*Exercise instructions*
The required result is a line count: how many lines in this data hold the word "timing". Give only that.

*** Opening Source material ***

This design comes from an exercise in tuning for small area and a short achievable clock period on the open sky130 flow, not from production work.
At most, simulation tests tie the RTL to the original design; equivalence was not proved.
Function not checked in runs 2 and 3: the RTL went through the layout flow alone.
No activity file was given, so power comes from the tool's default toggle rates.

==> flow/design.v (outline; a module is shown in full before it is edited, if it fits) <==
// module dsp_27x27u: 2710 lines
// module mul_fa: 10 lines
// module mul_x2: 7 lines
// module mul_a2: 7 lines
// module mul_g0001: 8 lines
// module mul_g1010: 8 lines
// module mul_g1110: 8 lines
// module mul_p001: 7 lines
// module mul_p110: 7 lines
module dsp_27x27u #(
    parameter LATENCY = 2,
    parameter AX_WIDTH = 27,
    parameter AY_WIDTH = 27,
    parameter RESULT_A_WIDTH = 54
) (
    input   clock,
    input   resetn,
    input   ivalid,
    input   iready,
    output  ovalid,
    output  oready,
    input [AX_WIDTH-1:0] ax,
    input [AY_WIDTH-1:0] ay,
    output [RESULT_A_WIDTH-1:0] resulta
);
  // ...
==> flow/flow/run.sh <==
#!/bin/bash
# The standard layout (standard.sh), except that the buffers on the ports are
# plain buffers (buf_2) rather than the delay cells the default picks.
# make's output goes to standard.log; each ORFS step keeps its own log under orfs/logs.
set -euo pipefail
bash standard.sh finish "BUFFER_PORTS_ARGS=-buffer_cell sky130_fd_sc_hd__buf_2" > standard.log 2>&1
==> flow/standard.sh <==
#!/bin/bash
# synth_recipe.tcl (not shown) runs the flow's synth.tcl, then flattens the netlist and writes it again
# the make line also repeats each setting of config.mk as NAME=value (left out here)
make -C /OpenROAD-flow-scripts/flow DESIGN_CONFIG=/design/flow/config.mk WORK_HOME=/design/flow/orfs CLKGATE_MAP_FILE= SYNTH_SCRIPT=/design/flow/synth_recipe.tcl "${@:-finish}"
==> flow/config.mk <==
export PLATFORM = sky130hd
export DESIGN_NAME = dsp_27x27u
export DESIGN_NICKNAME = dsp_27x27u
export VERILOG_FILES = /design/flow/design.v
export SDC_FILE = /design/flow/constraint.sdc
export NUM_CORES = 4
export LEC_CHECK = 0
export CAP_MARGIN = 20
export CORE_MARGIN = 2
export CORE_UTILIZATION = 45
export SETUP_SLACK_MARGIN = 4.9
export SLEW_MARGIN = 20
export SYNTH_HIERARCHICAL = 1
export SYNTH_MINIMUM_KEEP_SIZE = 0
export TNS_END_PERCENT = 20
==> flow/constraint.sdc <==
create_clock -name core_clock -period 8.5 [get_ports {clock}]
set_input_delay 1.7000 -clock core_clock [delete_from_list [all_inputs] [get_ports {clock}]]
set_output_delay 1.7000 -clock core_clock [all_outputs]
set_load 0.01 [all_outputs]
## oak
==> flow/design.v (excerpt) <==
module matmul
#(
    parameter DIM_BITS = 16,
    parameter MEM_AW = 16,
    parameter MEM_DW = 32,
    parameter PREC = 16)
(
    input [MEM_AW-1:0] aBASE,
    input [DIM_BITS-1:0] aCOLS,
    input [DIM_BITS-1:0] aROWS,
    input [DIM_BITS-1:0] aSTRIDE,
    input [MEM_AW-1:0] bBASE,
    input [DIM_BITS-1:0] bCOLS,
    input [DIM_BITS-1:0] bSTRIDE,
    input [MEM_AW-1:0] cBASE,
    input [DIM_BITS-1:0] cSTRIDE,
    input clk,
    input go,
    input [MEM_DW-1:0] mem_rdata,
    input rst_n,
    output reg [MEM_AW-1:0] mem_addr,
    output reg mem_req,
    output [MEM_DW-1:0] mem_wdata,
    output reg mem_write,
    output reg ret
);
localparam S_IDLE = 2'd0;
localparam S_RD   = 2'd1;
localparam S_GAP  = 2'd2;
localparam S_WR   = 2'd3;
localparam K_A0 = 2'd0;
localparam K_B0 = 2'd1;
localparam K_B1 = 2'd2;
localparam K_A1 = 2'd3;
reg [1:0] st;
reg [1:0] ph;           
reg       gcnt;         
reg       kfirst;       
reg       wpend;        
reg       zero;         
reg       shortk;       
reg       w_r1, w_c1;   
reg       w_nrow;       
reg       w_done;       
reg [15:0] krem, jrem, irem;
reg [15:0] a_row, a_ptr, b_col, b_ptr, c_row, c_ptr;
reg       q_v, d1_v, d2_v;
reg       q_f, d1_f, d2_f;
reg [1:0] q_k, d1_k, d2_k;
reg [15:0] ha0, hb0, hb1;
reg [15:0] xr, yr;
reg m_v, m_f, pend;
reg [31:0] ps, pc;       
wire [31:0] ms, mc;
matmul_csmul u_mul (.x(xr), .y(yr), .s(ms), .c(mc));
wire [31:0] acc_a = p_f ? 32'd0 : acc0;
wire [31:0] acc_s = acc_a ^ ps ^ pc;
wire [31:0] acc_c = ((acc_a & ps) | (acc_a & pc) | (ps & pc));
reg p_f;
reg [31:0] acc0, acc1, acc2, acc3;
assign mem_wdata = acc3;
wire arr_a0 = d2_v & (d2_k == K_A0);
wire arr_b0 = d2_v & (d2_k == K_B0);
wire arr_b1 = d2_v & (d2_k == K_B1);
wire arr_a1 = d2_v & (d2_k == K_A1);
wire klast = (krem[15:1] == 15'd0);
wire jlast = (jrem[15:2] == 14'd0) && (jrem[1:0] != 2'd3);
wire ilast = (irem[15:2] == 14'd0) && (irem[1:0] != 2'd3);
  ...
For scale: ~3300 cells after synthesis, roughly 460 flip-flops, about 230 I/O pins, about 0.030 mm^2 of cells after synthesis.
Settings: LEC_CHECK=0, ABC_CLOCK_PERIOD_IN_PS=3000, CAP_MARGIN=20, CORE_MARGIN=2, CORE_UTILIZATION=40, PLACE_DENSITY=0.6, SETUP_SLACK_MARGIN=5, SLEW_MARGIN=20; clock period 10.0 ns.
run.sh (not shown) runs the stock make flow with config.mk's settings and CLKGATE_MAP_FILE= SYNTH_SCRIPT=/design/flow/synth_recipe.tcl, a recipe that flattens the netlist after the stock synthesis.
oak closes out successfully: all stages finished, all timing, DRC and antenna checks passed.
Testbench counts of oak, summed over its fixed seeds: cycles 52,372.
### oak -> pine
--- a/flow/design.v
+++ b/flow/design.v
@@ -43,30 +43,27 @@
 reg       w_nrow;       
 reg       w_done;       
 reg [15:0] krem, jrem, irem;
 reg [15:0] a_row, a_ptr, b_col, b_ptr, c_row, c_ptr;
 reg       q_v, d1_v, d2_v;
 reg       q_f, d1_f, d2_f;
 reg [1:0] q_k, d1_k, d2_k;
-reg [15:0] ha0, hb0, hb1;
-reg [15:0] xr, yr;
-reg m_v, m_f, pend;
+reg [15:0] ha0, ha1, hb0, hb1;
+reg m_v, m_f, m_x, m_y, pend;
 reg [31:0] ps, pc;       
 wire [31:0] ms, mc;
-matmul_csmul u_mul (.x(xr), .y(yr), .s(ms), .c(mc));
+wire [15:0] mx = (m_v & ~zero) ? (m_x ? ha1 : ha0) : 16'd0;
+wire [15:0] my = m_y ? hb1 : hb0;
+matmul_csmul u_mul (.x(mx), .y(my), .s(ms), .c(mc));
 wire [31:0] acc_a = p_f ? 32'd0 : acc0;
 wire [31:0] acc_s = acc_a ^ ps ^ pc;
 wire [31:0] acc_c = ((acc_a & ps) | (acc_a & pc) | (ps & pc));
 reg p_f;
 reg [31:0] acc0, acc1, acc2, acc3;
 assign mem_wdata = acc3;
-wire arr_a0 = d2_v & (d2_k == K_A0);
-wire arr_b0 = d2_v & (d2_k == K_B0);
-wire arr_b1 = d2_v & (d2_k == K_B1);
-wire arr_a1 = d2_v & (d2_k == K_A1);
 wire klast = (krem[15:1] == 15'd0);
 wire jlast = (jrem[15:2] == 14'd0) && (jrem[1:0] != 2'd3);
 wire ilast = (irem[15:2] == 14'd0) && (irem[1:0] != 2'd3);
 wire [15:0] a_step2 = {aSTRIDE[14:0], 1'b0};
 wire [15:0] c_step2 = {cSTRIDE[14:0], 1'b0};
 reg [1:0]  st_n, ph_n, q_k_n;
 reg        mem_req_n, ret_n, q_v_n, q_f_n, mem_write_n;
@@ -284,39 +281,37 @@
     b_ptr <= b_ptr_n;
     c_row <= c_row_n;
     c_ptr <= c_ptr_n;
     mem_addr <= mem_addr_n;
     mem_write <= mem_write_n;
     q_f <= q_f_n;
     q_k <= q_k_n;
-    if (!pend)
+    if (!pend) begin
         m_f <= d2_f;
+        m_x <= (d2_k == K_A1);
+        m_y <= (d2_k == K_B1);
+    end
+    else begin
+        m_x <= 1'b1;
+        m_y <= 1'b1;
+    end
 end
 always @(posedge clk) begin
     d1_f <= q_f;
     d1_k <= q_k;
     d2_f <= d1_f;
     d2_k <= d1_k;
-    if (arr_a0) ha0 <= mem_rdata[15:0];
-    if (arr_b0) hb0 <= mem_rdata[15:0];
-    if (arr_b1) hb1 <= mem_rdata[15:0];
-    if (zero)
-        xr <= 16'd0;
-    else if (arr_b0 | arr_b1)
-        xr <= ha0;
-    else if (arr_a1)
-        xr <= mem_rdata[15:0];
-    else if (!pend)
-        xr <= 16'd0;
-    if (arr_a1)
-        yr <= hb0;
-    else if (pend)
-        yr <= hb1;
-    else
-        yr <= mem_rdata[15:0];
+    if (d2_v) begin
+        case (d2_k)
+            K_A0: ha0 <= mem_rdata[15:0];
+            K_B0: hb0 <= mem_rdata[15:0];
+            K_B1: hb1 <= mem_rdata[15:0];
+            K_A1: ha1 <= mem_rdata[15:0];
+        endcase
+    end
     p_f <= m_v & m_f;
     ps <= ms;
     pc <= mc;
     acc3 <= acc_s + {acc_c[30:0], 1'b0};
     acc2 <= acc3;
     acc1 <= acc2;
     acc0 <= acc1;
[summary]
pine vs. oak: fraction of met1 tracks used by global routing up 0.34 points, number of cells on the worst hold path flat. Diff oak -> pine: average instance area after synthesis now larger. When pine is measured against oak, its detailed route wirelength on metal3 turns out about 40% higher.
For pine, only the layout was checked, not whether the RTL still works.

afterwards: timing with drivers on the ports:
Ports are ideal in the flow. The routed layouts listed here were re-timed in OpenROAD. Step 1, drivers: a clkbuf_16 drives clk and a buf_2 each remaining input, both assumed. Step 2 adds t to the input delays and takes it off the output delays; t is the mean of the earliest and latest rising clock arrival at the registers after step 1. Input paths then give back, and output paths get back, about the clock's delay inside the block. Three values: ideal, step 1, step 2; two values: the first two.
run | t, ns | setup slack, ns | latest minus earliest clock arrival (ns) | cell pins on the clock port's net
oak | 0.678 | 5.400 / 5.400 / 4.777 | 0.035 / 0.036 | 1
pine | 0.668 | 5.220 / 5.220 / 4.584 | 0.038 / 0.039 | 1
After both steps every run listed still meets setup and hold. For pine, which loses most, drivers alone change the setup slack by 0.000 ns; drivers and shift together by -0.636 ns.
From an optimization exercise on the open Yosys and OpenROAD flow, aimed at small area, a short achievable clock period and few clock cycles; shortcuts taken in it are not production practice.
At most, simulation tests tie the RTL to the original design; equivalence was not proved.
Function not checked in run 1: the RTL went through the layout flow alone.
Power and IR drop assume default switching activity.

## flow/design.v (module list and top-level ports; edited modules follow where they fit)
// module exponent: 3786 lines
// module exp_fa: 4 lines
// module exp_ha: 4 lines
module exponent (clock, reset_n, enable, x, a, p, ready);
  // ...
==> flow/run.sh <==
#!/bin/bash
# synth_recipe.tcl (not shown) runs the flow's synth.tcl, then flattens the netlist and writes it again
# the make line also repeats each setting of config.mk as NAME=value (left out here)
make -C /OpenROAD-flow-scripts/flow DESIGN_CONFIG=/design/flow/config.mk WORK_HOME=/design/flow/orfs CLKGATE_MAP_FILE= SYNTH_SCRIPT=/design/flow/synth_recipe.tcl finish
==> flow/config.mk <==
export PLATFORM = sky130hd
export DESIGN_NAME = exponent
export DESIGN_NICKNAME = exponent
export VERILOG_FILES = /design/flow/design.v
export SDC_FILE = /design/flow/constraint.sdc
export NUM_CORES = 4
export LEC_CHECK = 0
export CAP_MARGIN = 20
export CORE_MARGIN = 2
export CORE_UTILIZATION = 40
export PLACE_DENSITY = 0.6
export SETUP_SLACK_MARGIN = 3.5
export SLEW_MARGIN = 20
export SYNTH_HIERARCHICAL = 1
==> flow/constraint.sdc <==
create_clock -name core_clock -period 10.0 [get_ports {clock}]
set_input_delay 2.0000 -clock core_clock [delete_from_list [all_inputs] [get_ports {clock}]]
set_output_delay 2.0000 -clock core_clock [all_outputs]
set_load 0.01 [all_outputs]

*** Closing Source material ***

*Answer to this problem*
2